● REQUIRED WORK
Write out again, exactly, the lines below starting at the one with "in / complex out." and ending at the one with "bin, DBW bits each, signed".

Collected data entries
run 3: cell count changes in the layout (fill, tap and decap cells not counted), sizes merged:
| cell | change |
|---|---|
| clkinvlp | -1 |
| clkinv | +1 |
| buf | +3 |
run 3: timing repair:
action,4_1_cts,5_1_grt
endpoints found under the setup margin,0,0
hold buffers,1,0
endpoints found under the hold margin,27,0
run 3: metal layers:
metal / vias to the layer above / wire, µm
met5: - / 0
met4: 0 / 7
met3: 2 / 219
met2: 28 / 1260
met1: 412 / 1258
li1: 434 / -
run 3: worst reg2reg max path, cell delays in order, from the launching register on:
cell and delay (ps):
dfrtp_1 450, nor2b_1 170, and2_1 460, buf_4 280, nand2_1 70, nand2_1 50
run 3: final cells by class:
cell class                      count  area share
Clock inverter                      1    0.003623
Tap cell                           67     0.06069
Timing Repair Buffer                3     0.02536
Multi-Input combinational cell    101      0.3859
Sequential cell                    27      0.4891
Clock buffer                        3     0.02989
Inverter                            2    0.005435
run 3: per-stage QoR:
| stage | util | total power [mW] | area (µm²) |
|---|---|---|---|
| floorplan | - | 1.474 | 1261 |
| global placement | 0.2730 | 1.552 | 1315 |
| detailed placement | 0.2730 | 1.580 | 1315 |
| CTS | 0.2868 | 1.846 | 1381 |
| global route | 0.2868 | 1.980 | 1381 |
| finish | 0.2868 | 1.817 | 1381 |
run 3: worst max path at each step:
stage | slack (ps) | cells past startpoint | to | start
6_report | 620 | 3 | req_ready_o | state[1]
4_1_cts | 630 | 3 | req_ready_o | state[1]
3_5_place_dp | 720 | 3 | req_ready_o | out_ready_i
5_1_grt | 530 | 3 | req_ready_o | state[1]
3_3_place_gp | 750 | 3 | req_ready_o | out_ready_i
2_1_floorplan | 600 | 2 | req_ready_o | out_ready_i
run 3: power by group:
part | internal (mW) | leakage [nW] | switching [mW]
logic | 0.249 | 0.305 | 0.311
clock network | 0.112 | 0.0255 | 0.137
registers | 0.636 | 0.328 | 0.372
===== src/rtl/fetch_pkg.sv =====
// fetch_pkg: shared types and defaults for the instruction fetch unit.
//   fetch_state_t   : fetch FSM state encoding
//   XLEN_DEF        : default datapath/address width
//   RESET_PC_DEF    : default fetch address after reset
//   TIMEOUT_CYC_DEF : default watchdog limit (cycles spent in REQ or WAIT)
//   PC_INC          : sequential fetch stride in bytes
package fetch_pkg;

  localparam int unsigned XLEN_DEF        = 32;
  localparam logic [31:0] RESET_PC_DEF    = 32'h0000_0000;
  localparam int unsigned TIMEOUT_CYC_DEF = 16;
  localparam int unsigned PC_INC          = 4;

  typedef enum logic [1:0] {
    IDLE = 2'd0,
    REQ  = 2'd1,
    WAIT = 2'd2,
    DONE = 2'd3
  } fetch_state_t;

endpackage


===== src/rtl/instr_fetch_unit_if.sv =====
// instr_fetch_unit_if: instruction-memory request/response channels.
//   imem_req_valid : request valid (fetch unit -> memory)
//   imem_req_ready : request accepted (memory -> fetch unit)
//   imem_req_addr  : request address, XLEN bits
//   imem_rsp_valid : response valid, always accepted by the fetch unit
//   imem_rsp_data  : response data, XLEN bits
// master = fetch unit side, slave = memory side.
interface instr_fetch_unit_if #(
  parameter int unsigned XLEN = fetch_pkg::XLEN_DEF
) ();

  logic            imem_req_valid;
  logic            imem_req_ready;
  logic [XLEN-1:0] imem_req_addr;
  logic            imem_rsp_valid;
  logic [XLEN-1:0] imem_rsp_data;

  modport master (
    output imem_req_valid,
    output imem_req_addr,
    input  imem_req_ready,
    input  imem_rsp_valid,
    input  imem_rsp_data
  );

  modport slave (
    input  imem_req_valid,
    input  imem_req_addr,
    output imem_req_ready,
    output imem_rsp_valid,
    output imem_rsp_data
  );

endinterface
$ cat src/rtl/ifft_8.sv
// ifft_8: frame-based 8-point inverse DFT, complex in / complex out.
//   Collects 8 bins in natural order into a bit-reversed buffer, runs
//   3 radix-2 DIT stages (one butterfly per cycle, 12 cycles), then emits
//   8 time samples in natural order, each scaled by 1/8 (floor) and
//   saturated to DBW bits.
// Ports:
//   clk        clock
//   rst        synchronous active-high reset
//   clear      synchronous frame abort (same effect as rst)
//   din        {imag, real} frequency bin, DBW bits each, signed
//   din_valid  / din_ready   input handshake (ready only while loading)
//   dout       {imag, real} time sample, DBW bits each, signed (registered)
//   dout_valid / dout_ready  output handshake
module ifft_8 #(
  parameter int DBW = 4,
  parameter int IW  = DBW + 4
) (
  input  logic             clk,
  input  logic             rst,
  input  logic             clear,
  input  logic [2*DBW-1:0] din,
  input  logic             din_valid,
  output logic             din_ready,
  output logic [2*DBW-1:0] dout,
  output logic             dout_valid,
  input  logic             dout_ready
);

  localparam int PW = IW + 6;
  localparam logic signed [IW-1:0] OUT_MAX = IW'((2 ** (DBW - 1)) - 1);
  localparam logic signed [IW-1:0] OUT_MIN = IW'(-(2 ** (DBW - 1)));

  typedef enum logic [1:0] {
    ST_LOAD,
    ST_CALC,
    ST_UNLOAD
  } state_e;

  state_e               state_q, state_d;
  logic [2:0]           cnt_q, cnt_d;
  logic [3:0]           step_q, step_d;
  logic [2*DBW-1:0]     dout_q, dout_d;
  logic                 dout_valid_q, dout_valid_d;

  logic signed [IW-1:0] mem_re_q [8];
  logic signed [IW-1:0] mem_im_q [8];

  // Butterfly addressing and twiddle selection
  logic [1:0]           stage;
  logic [1:0]           bfly;
  logic [2:0]           idx_a, idx_b;
  logic [1:0]           tw_idx;
  logic signed [3:0]    tw_re, tw_im;

  // Butterfly datapath
  logic signed [IW-1:0] a_re, a_im, b_re, b_im;
  logic signed [PW-1:0] wr_x, wi_x, br_x, bi_x;
  logic signed [PW-1:0] sum_re, sum_im, shr_re, shr_im;
  logic signed [IW-1:0] p_re, p_im;
  logic signed [IW-1:0] new_a_re, new_a_im, new_b_re, new_b_im;

  // Load / unload data
  logic signed [IW-1:0] ld_re, ld_im;
  logic [2:0]           rd_idx;
  logic [2*DBW-1:0]     rd_word;

  // Memory write controls
  logic                 wr_a, wr_b;
  logic [2:0]           wa_addr;
  logic signed [IW-1:0] wa_re, wa_im;

  function automatic logic [DBW-1:0] sat_scale(input logic signed [IW-1:0] v);
    logic signed [IW-1:0] s;
    logic [DBW-1:0]       r;
    s = v >>> 3;
    if (s > OUT_MAX) begin
      r = OUT_MAX[DBW-1:0];
    end else if (s < OUT_MIN) begin
      r = OUT_MIN[DBW-1:0];
    end else begin
      r = s[DBW-1:0];
    end
    return r;
  endfunction

  // Stage s uses span 2^s; the lower index of each pair is the butterfly
  // number with a zero inserted at bit s, so pairs come out ascending.
  always_comb begin
    stage = step_q[3:2];
    bfly  = step_q[1:0];
    case (stage)
      2'd0: begin
        idx_a  = {bfly, 1'b0};
        tw_idx = 2'd0;
      end
      2'd1: begin
        idx_a  = {bfly[1], 1'b0, bfly[0]};
        tw_idx = {bfly[0], 1'b0};
      end
      default: begin
        idx_a  = {1'b0, bfly};
        tw_idx = bfly;
      end
    endcase
    idx_b = idx_a | (3'b001 << stage);
  end

  // e^(+j*pi*t/4) with 2 fractional bits
  always_comb begin
    case (tw_idx)
      2'd0:    begin tw_re = 4'sd4;  tw_im = 4'sd0; end
      2'd1:    begin tw_re = 4'sd3;  tw_im = 4'sd3; end
      2'd2:    begin tw_re = 4'sd0;  tw_im = 4'sd4; end
      default: begin tw_re = -4'sd3; tw_im = 4'sd3; end
    endcase
  end

  always_comb begin
    a_re = mem_re_q[idx_a];
    a_im = mem_im_q[idx_a];
    b_re = mem_re_q[idx_b];
    b_im = mem_im_q[idx_b];
    wr_x = {{(PW-4){tw_re[3]}}, tw_re};
    wi_x = {{(PW-4){tw_im[3]}}, tw_im};
    br_x = {{(PW-IW){b_re[IW-1]}}, b_re};
    bi_x = {{(PW-IW){b_im[IW-1]}}, b_im};
    // Full-width sum first, then a single floor shift
    sum_re = (wr_x * br_x) - (wi_x * bi_x);
    sum_im = (wr_x * bi_x) + (wi_x * br_x);
    shr_re = sum_re >>> 2;
    shr_im = sum_im >>> 2;
    p_re   = shr_re[IW-1:0];
    p_im   = shr_im[IW-1:0];
    new_a_re = a_re + p_re;
    new_a_im = a_im + p_im;
    new_b_re = a_re - p_re;
    new_b_im = a_im - p_im;
  end

  always_comb begin
    ld_re   = {{(IW-DBW){din[DBW-1]}}, din[DBW-1:0]};
    ld_im   = {{(IW-DBW){din[2*DBW-1]}}, din[2*DBW-1:DBW]};
    // While a sample is shown, prefetch the next one for the transfer edge
    rd_idx  = dout_valid_q ? (cnt_q + 3'd1) : cnt_q;
    rd_word = {sat_scale(mem_im_q[rd_idx]), sat_scale(mem_re_q[rd_idx])};
  end

  always_comb begin
    state_d      = state_q;
    cnt_d        = cnt_q;
    step_d       = step_q;
    dout_d       = dout_q;
    dout_valid_d = dout_valid_q;
    wr_a         = 1'b0;
    wr_b         = 1'b0;
    wa_addr      = idx_a;
    wa_re        = new_a_re;
    wa_im        = new_a_im;
    case (state_q)
      ST_LOAD: begin
        if (din_valid) begin
          wr_a    = 1'b1;
          wa_addr = {cnt_q[0], cnt_q[1], cnt_q[2]};
          wa_re   = ld_re;
          wa_im   = ld_im;
          cnt_d   = cnt_q + 3'd1;
          if (cnt_q == 3'd7) begin
            state_d = ST_CALC;
            step_d  = '0;
          end
        end
      end
      ST_CALC: begin
        wr_a   = 1'b1;
        wr_b   = 1'b1;
        step_d = step_q + 4'd1;
        if (step_q == 4'd11) begin
          state_d = ST_UNLOAD;
          step_d  = '0;
          cnt_d   = '0;
        end
      end
      ST_UNLOAD: begin
        if (!dout_valid_q) begin
          dout_d       = rd_word;
          dout_valid_d = 1'b1;
        end else if (dout_ready) begin
          if (cnt_q == 3'd7) begin
            dout_valid_d = 1'b0;
            state_d      = ST_LOAD;
            cnt_d        = '0;
          end else begin
            cnt_d  = cnt_q + 3'd1;
            dout_d = rd_word;
          end
        end
      end
      default: begin
        state_d = ST_LOAD;
      end
    endcase
  end

  always_ff @(posedge clk) begin
    if (rst || clear) begin
      state_q      <= ST_LOAD;
      cnt_q        <= '0;
      step_q       <= '0;
      dout_q       <= '0;
      dout_valid_q <= 1'b0;
    end else begin
      state_q      <= state_d;
      cnt_q        <= cnt_d;
      step_q       <= step_d;
      dout_q       <= dout_d;
      dout_valid_q <= dout_valid_d;
    end
  end

  // Buffer contents are don't-care after reset, so no reset term here
  always_ff @(posedge clk) begin
    if (wr_a) begin
      mem_re_q[wa_addr] <= wa_re;
      mem_im_q[wa_addr] <= wa_im;
    end
    if (wr_b) begin
      mem_re_q[idx_b] <= new_b_re;
      mem_im_q[idx_b] <= new_b_im;
    end
  end

  assign din_ready  = (state_q == ST_LOAD);
  assign dout       = dout_q;
  assign dout_valid = dout_valid_q;

endmodule
[src/rtl/spi_cmd_decoder.sv]
// SPI command decoder: resynchronises the SPI receiver handshake, decodes read/write
// frames into a four-entry register file and drives a fan PWM from duty/prescale.
module spi_cmd_decoder #(
    parameter logic [7:0] ID_VALUE    = 8'hA5,
    parameter int         SYNC_STAGES = 2
) (
    input  logic        sysclk,
    input  logic        iReset,
    input  logic        iRxReady,
    input  logic [7:0]  iRx,
    input  logic        iSPICS,
    output logic        oTxReady,
    output logic [7:0]  oTx,
    output logic        oPwm,
    output logic [15:0] oProbe
);

    typedef enum logic [1:0] {
        IDLE  = 2'd0,
        CMD   = 2'd1,
        WDATA = 2'd2,
        HOLD  = 2'd3
    } state_t;

    logic [SYNC_STAGES-1:0] rx_sync_r;
    logic [SYNC_STAGES-1:0] cs_sync_r;
    logic                   rx_sync_s;
    logic                   cs_sync_s;
    logic                   rx_prev_r;
    logic                   cs_prev_r;
    logic                   rx_edge_r;
    logic [7:0]             byte_r;
    logic [7:0]             frame_count_r;

    state_t                 state_r;
    state_t                 state_nxt_s;
    logic [1:0]             addr_r;
    logic [1:0]             addr_nxt_s;
    logic [7:0]             tx_r;
    logic [7:0]             tx_nxt_s;
    logic                   tx_ready_r;
    logic                   tx_ready_nxt_s;
    logic                   wr_en_s;
    logic [7:0]             rd_data_s;

    logic [7:0]             duty_r;
    logic [7:0]             prescale_r;
    logic [7:0]             scratch_r;
    logic [7:0]             active_duty_r;
    logic [7:0]             pwm_cnt_r;
    logic [7:0]             presc_cnt_r;
    logic                   pwm_r;

    assign rx_sync_s = rx_sync_r[SYNC_STAGES-1];
    assign cs_sync_s = cs_sync_r[SYNC_STAGES-1];

    // Input synchronisers; CS idles high so a reset never looks like a frame start.
    always_ff @(posedge sysclk) begin
        if (iReset) begin
            rx_sync_r <= {SYNC_STAGES{1'b0}};
            cs_sync_r <= {SYNC_STAGES{1'b1}};
            rx_prev_r <= 1'b0;
            cs_prev_r <= 1'b1;
        end else begin
            rx_sync_r <= {rx_sync_r[SYNC_STAGES-2:0], iRxReady};
            cs_sync_r <= {cs_sync_r[SYNC_STAGES-2:0], iSPICS};
            rx_prev_r <= rx_sync_s;
            cs_prev_r <= cs_sync_s;
        end
    end

    // Byte-valid edge detect, byte capture and frame counter.
    always_ff @(posedge sysclk) begin
        if (iReset) begin
            rx_edge_r     <= 1'b0;
            byte_r        <= 8'h00;
            frame_count_r <= 8'h00;
        end else begin
            rx_edge_r <= rx_sync_s & ~rx_prev_r;
            if (rx_sync_s && !rx_prev_r) begin
                byte_r <= iRx;
            end
            if (cs_prev_r && !cs_sync_s) begin
                frame_count_r <= frame_count_r + 8'd1;
            end
        end
    end

    // Register read mux addressed by the command byte.
    always_comb begin
        rd_data_s = ID_VALUE;
        case (byte_r[1:0])
            2'd0:    rd_data_s = duty_r;
            2'd1:    rd_data_s = prescale_r;
            2'd2:    rd_data_s = scratch_r;
            default: rd_data_s = ID_VALUE;
        endcase
    end

    // Frame decoder next-state logic; a deasserted CS overrides any byte in flight.
    always_comb begin
        state_nxt_s    = state_r;
        addr_nxt_s     = addr_r;
        tx_nxt_s       = tx_r;
        tx_ready_nxt_s = tx_ready_r;
        wr_en_s        = 1'b0;
        if (cs_sync_s) begin
            state_nxt_s    = IDLE;
            tx_nxt_s       = 8'h00;
            tx_ready_nxt_s = 1'b0;
        end else begin
            case (state_r)
                IDLE: begin
                    state_nxt_s = CMD;
                end
                CMD: begin
                    if (rx_edge_r) begin
                        if (byte_r[7]) begin
                            addr_nxt_s  = byte_r[1:0];
                            state_nxt_s = WDATA;
                        end else begin
                            tx_nxt_s       = rd_data_s;
                            tx_ready_nxt_s = 1'b1;
                            state_nxt_s    = HOLD;
                        end
                    end else begin
                        state_nxt_s = CMD;
                    end
                end
                WDATA: begin
                    if (rx_edge_r) begin
                        wr_en_s     = 1'b1;
                        state_nxt_s = HOLD;
                    end else begin
                        state_nxt_s = WDATA;
                    end
                end
                HOLD: begin
                    state_nxt_s = HOLD;
                end
                default: begin
                    state_nxt_s    = IDLE;
                    tx_nxt_s       = 8'h00;
                    tx_ready_nxt_s = 1'b0;
                end
            endcase
        end
    end

    // Frame decoder state and response registers.
    always_ff @(posedge sysclk) begin
        if (iReset) begin
            state_r    <= IDLE;
            addr_r     <= 2'd0;
            tx_r       <= 8'h00;
            tx_ready_r <= 1'b0;
        end else begin
            state_r    <= state_nxt_s;
            addr_r     <= addr_nxt_s;
            tx_r       <= tx_nxt_s;
            tx_ready_r <= tx_ready_nxt_s;
        end
    end

    // Writable registers; address 3 is the read-only ID so writes there are dropped.
    always_ff @(posedge sysclk) begin
        if (iReset) begin
            duty_r     <= 8'h00;
            prescale_r <= 8'h00;
            scratch_r  <= 8'h00;
        end else if (wr_en_s) begin
            case (addr_r)
                2'd0:    duty_r     <= byte_r;
                2'd1:    prescale_r <= byte_r;
                2'd2:    scratch_r  <= byte_r;
                default: ;
            endcase
        end
    end

    // PWM timebase; duty is only adopted at period wrap so a pulse is never cut short.
    always_ff @(posedge sysclk) begin
        if (iReset) begin
            presc_cnt_r   <= 8'h00;
            pwm_cnt_r     <= 8'h00;
            active_duty_r <= 8'h00;
            pwm_r         <= 1'b0;
        end else begin
            pwm_r <= (pwm_cnt_r < active_duty_r);
            if (presc_cnt_r > prescale_r) begin
                presc_cnt_r <= 8'h00;
            end else if (presc_cnt_r == prescale_r) begin
                presc_cnt_r <= 8'h00;
                pwm_cnt_r   <= pwm_cnt_r + 8'd1;
                if (pwm_cnt_r == 8'hFF) begin
                    active_duty_r <= duty_r;
                end
            end else begin
                presc_cnt_r <= presc_cnt_r + 8'd1;
            end
        end
    end

    assign oTxReady = tx_ready_r;
    assign oTx      = tx_r;
    assign oPwm     = pwm_r;
    assign oProbe   = {frame_count_r, 2'b00, state_r, 1'b0, rx_edge_r, cs_sync_s, tx_ready_r};

endmodule

[config.mk]
export PLATFORM = sky130hd
export DESIGN_NAME = spi_cmd_decoder
export DESIGN_NICKNAME = d
export VERILOG_FILES = /design/src/rtl/spi_cmd_decoder.sv
export SDC_FILE = /design/constraint.sdc
export NUM_CORES = 1
export LEC_CHECK = 0
export BUFFER_PORTS_ARGS = -buffer_cell sky130_fd_sc_hd__buf_2
export CORE_MARGIN = 8
export CORE_UTILIZATION = 58
export CTS_CLUSTER_SIZE = 24
export DETAILED_ROUTE_END_ITERATION = 6
export GPL_TIMING_DRIVEN = 1
export PLACE_DENSITY = 0.88
export SYNTH_ARGS = -nofsm -noshare
export SYNTH_HDL_FRONTEND = slang
export SYNTH_SLANG_ARGS = --single-unit
[constraint.sdc]
create_clock -name sysclk -period 1.9 [get_ports sysclk]
set_input_delay 0.285 -clock sysclk [delete_from_list [all_inputs] [get_ports sysclk]]
set_output_delay 0.285 -clock sysclk [all_outputs]
set_load 0.005 [all_outputs]
==> metrics.md <==
| Metric | Value |
|---|---|
| Critical-path cell list | inv_1 > ha_1 > and4_1 > nand4_1 > buf_4 > o21ai_0 > a21oi_1 |
| Fin Setup TNS | 0 ns |
| Top FF cell, synth | dfxtp_1 |
| Horiz. Die Dim | 96.5 um |
| Via/cell ratio | 5.57 |
| Vias | 2,882 |
| Clk pwr share | 35.9% |
| Int Pwr | 2.32 mW |
| Switching Fraction | 23.4% |
| CP arrival | 2.02 ns |
| Asr flop ratio synth | 0% |
| Hold-fix buffers, CTS | 0 |
| CTS buffer count | 9 |
| Final max-slew violation count | 0 |
| Top-Level Pins | 38 |
| Worst setup path class | flop to flop |
| First-pass GRT wire length | 13,200 um |
| Largest net degree at the start of global routing | 32 |
| Switching component of the power | 0.707 mW |
| Max IR drop VDD | 0.640 mV |
| WHS Endpoint | cs_sync_r[0]$_SDFF_PP1_ |
| Comb power frac | 3.8% |
| Die Span Y | 96.5 um |
| Max Cap Violations | 0 |
| Highest Clock Rate | 559 MHz |
| Worst hold-check path type | input pin to flop |
| Synth Register Bits | 85 |
| Static Leakage | 1.68 nW |
| CP Max Fanout | 8 |
| Layout cells sized above 1 | 15.2% |
| Syn. warnings | 0 |
| Skew-Pair Late Insertion Delay | 0.35 ns |
| Die area | 9310 um^2 |
| Storage element area | 1700 um^2 |
| Flop pwr share | 60.3% |
| Drt first pass iters | 4 |
| Bufs on Longest Clock Path | 2 |
| # DRC | 0 |
| Total power | 3.02 mW |
| Wire per inst | 15.1 um |
| Final hold viol count | 0 |
| Clk pin slew, worst setup/hold paths | 0.08 ns |
| Post-synth EDFFs | 0 |
| Largest stage delay, worst path | 0.39 ns |
| Min-Delay Path Depth | 2 |
| Vias in the first global route | 2,790 |
| RSZ-0062 raised after global routing | no |
| Dpl ws | 0.0235 ns |
| Row count | 29 |
| Initial antenna violation count | 0 |
| Tmin final | 1.79 ns |
| Syn avg cell area | 9.25 um^2 |
| GPL Wtd Cong | 0.835 |
| Final WS setup | 0.112 ns |
| CTS sink count | 85 |
| Cell Pwr Density | 735 nW/um^2 |
| Number of nets with antenna violations after routing | 0 |
| Period utilization | 94.1% |
| Clock skew | 0.00351 ns |
| Core area | 6310 um^2 |
| Gr usage total | 18.1% |
| Reg-to-Reg Start | prescale_r[3]$_SDFFE_PP0P_ |
| CP Data Required Time | 2.13 ns |
| DRT iter0 DRCs | 268 |
| CTS Root Cell | clkbuf_8 |
| Reg2Reg Capture Point | active_duty_r[0]$_SDFFE_PP0P_ |
| Slowest cell on crit path | dfxtp_1 |
| Status | completed |
| Register-to-Register Path Depth | 7 |
| DP HPWL | 5670 um |
| Max transition margin | 61.0% |
| Initial Util | 59.5% |
| Reg2Reg Setup Slack | 0.11 ns |
| Area growth from synthesis to layout | 9.49% |
| Final number of setup-violating endpoints | 0 |
| Final wirelength | 7780 um |
| Filler Cells Inserted | 528 |
| Count of input and output buffers | 34 |
| Mapped Area | 3760 um^2 |
| Syn Inst Count | 406 |
| CTS tree | done |
| CP endpoint kind | flop |
| Total Nets Final | 465 |
| H-tree depth | 3 |
| Kind of launch point of the worst setup path | flop |
| Worst slew pin tran | 0.583 ns |
| Antenna diodes | 0 |
| Grt ovf | 0 |
| Distinct cells, synth | 39 |
| Sequential fraction of the synthesis area | 45.3% |
| Multi-input gate area | 1850 um^2 |
| Hold_sp | iSPICS |
## worst max path at each step
stage                          startpoint                       endpoint  slack (ns)  cells past startpoint
3_5_place_dp   prescale_r[6]$_SDFFE_PP0P_  active_duty_r[0]$_SDFFE_PP0P_        0.02                      6
2_1_floorplan  prescale_r[3]$_SDFFE_PP0P_  active_duty_r[4]$_SDFFE_PP0P_        0.29                      8
3_3_place_gp   prescale_r[6]$_SDFFE_PP0P_  active_duty_r[0]$_SDFFE_PP0P_        0.15                      6
6_report       prescale_r[3]$_SDFFE_PP0P_  active_duty_r[0]$_SDFFE_PP0P_        0.11                      7
5_1_grt        prescale_r[3]$_SDFFE_PP0P_      presc_cnt_r[4]$_SDFF_PP0_       0.006                      6
4_1_cts        prescale_r[6]$_SDFFE_PP0P_  active_duty_r[0]$_SDFFE_PP0P_       0.005                      6
## worst max-delay path, delay by kind of cell, from the launching register on
kind,cells,cell delay [ns]
buffers and inverters,2,0.24
flip-flops,1,0.39
AND/OR/NAND/NOR,2,0.43
AO/OA/AOI/OAI,2,0.28
adder cells (fa/ha/maj),1,0.32
## layout make-up
type | count | area share, %
timing repair buffer | 44 | 5.96
tap | 77 | 2.34
clock inverter | 5 | 0.669
inverter | 16 | 1.46
clock buffer | 11 | 3.19
sequential | 85 | 41.4
multi-input combinational | 279 | 45.0
## cell usage after synthesis, types with 8 or more instances
cell type  number  area share [%]
ha_1           18             6.0
mux2i_1        45              12
nand3_1        16             2.1
xor2_1         13             3.0
buf_4          11             2.2
nor2b_1         8             1.3
o21ai_0        21             2.8
dfxtp_1        85              45
nor2_1         72             7.2
nand4_1         9             1.5
nand2_1         8            0.80
inv_1          16             1.6
a21oi_1        19             2.5
clkbuf_1        9            0.90
## placed cells by master (no fill, tap or decap), types with 2 or more instances in the layout
master    Yosys  final
nand2_1       8      8
ha_1         18     18
buf_2         5     34
conb_1        1      3
and3_1        3      3
dfxtp_1      85     85
or2_2         3      3
a21o_1        3      3
inv_1        16     16
o21ai_0      21     21
clkbuf_8      0      9
clkinv_2      0      4
a211oi_1      6      6
xor2_1       13     13
nand3b_1      3      3
nor2b_1       8      8
nor3b_1       2      2
mux2i_1      45     45
nand3_1      16     16
nor2_1       72     72
clkbuf_1      9      2
a21oi_1      19     19
nand4_1       9      9
and2_1        4      4
and4_1        5      3
buf_4        11     10
and4_2        0      2
xnor2_1       6      6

● THE COMPLETED TASK
// ifft_8: frame-based 8-point inverse DFT, complex in / complex out.
//   Collects 8 bins in natural order into a bit-reversed buffer, runs
//   3 radix-2 DIT stages (one butterfly per cycle, 12 cycles), then emits
//   8 time samples in natural order, each scaled by 1/8 (floor) and
//   saturated to DBW bits.
// Ports:
//   clk        clock
//   rst        synchronous active-high reset
//   clear      synchronous frame abort (same effect as rst)
//   din        {imag, real} frequency bin, DBW bits each, signed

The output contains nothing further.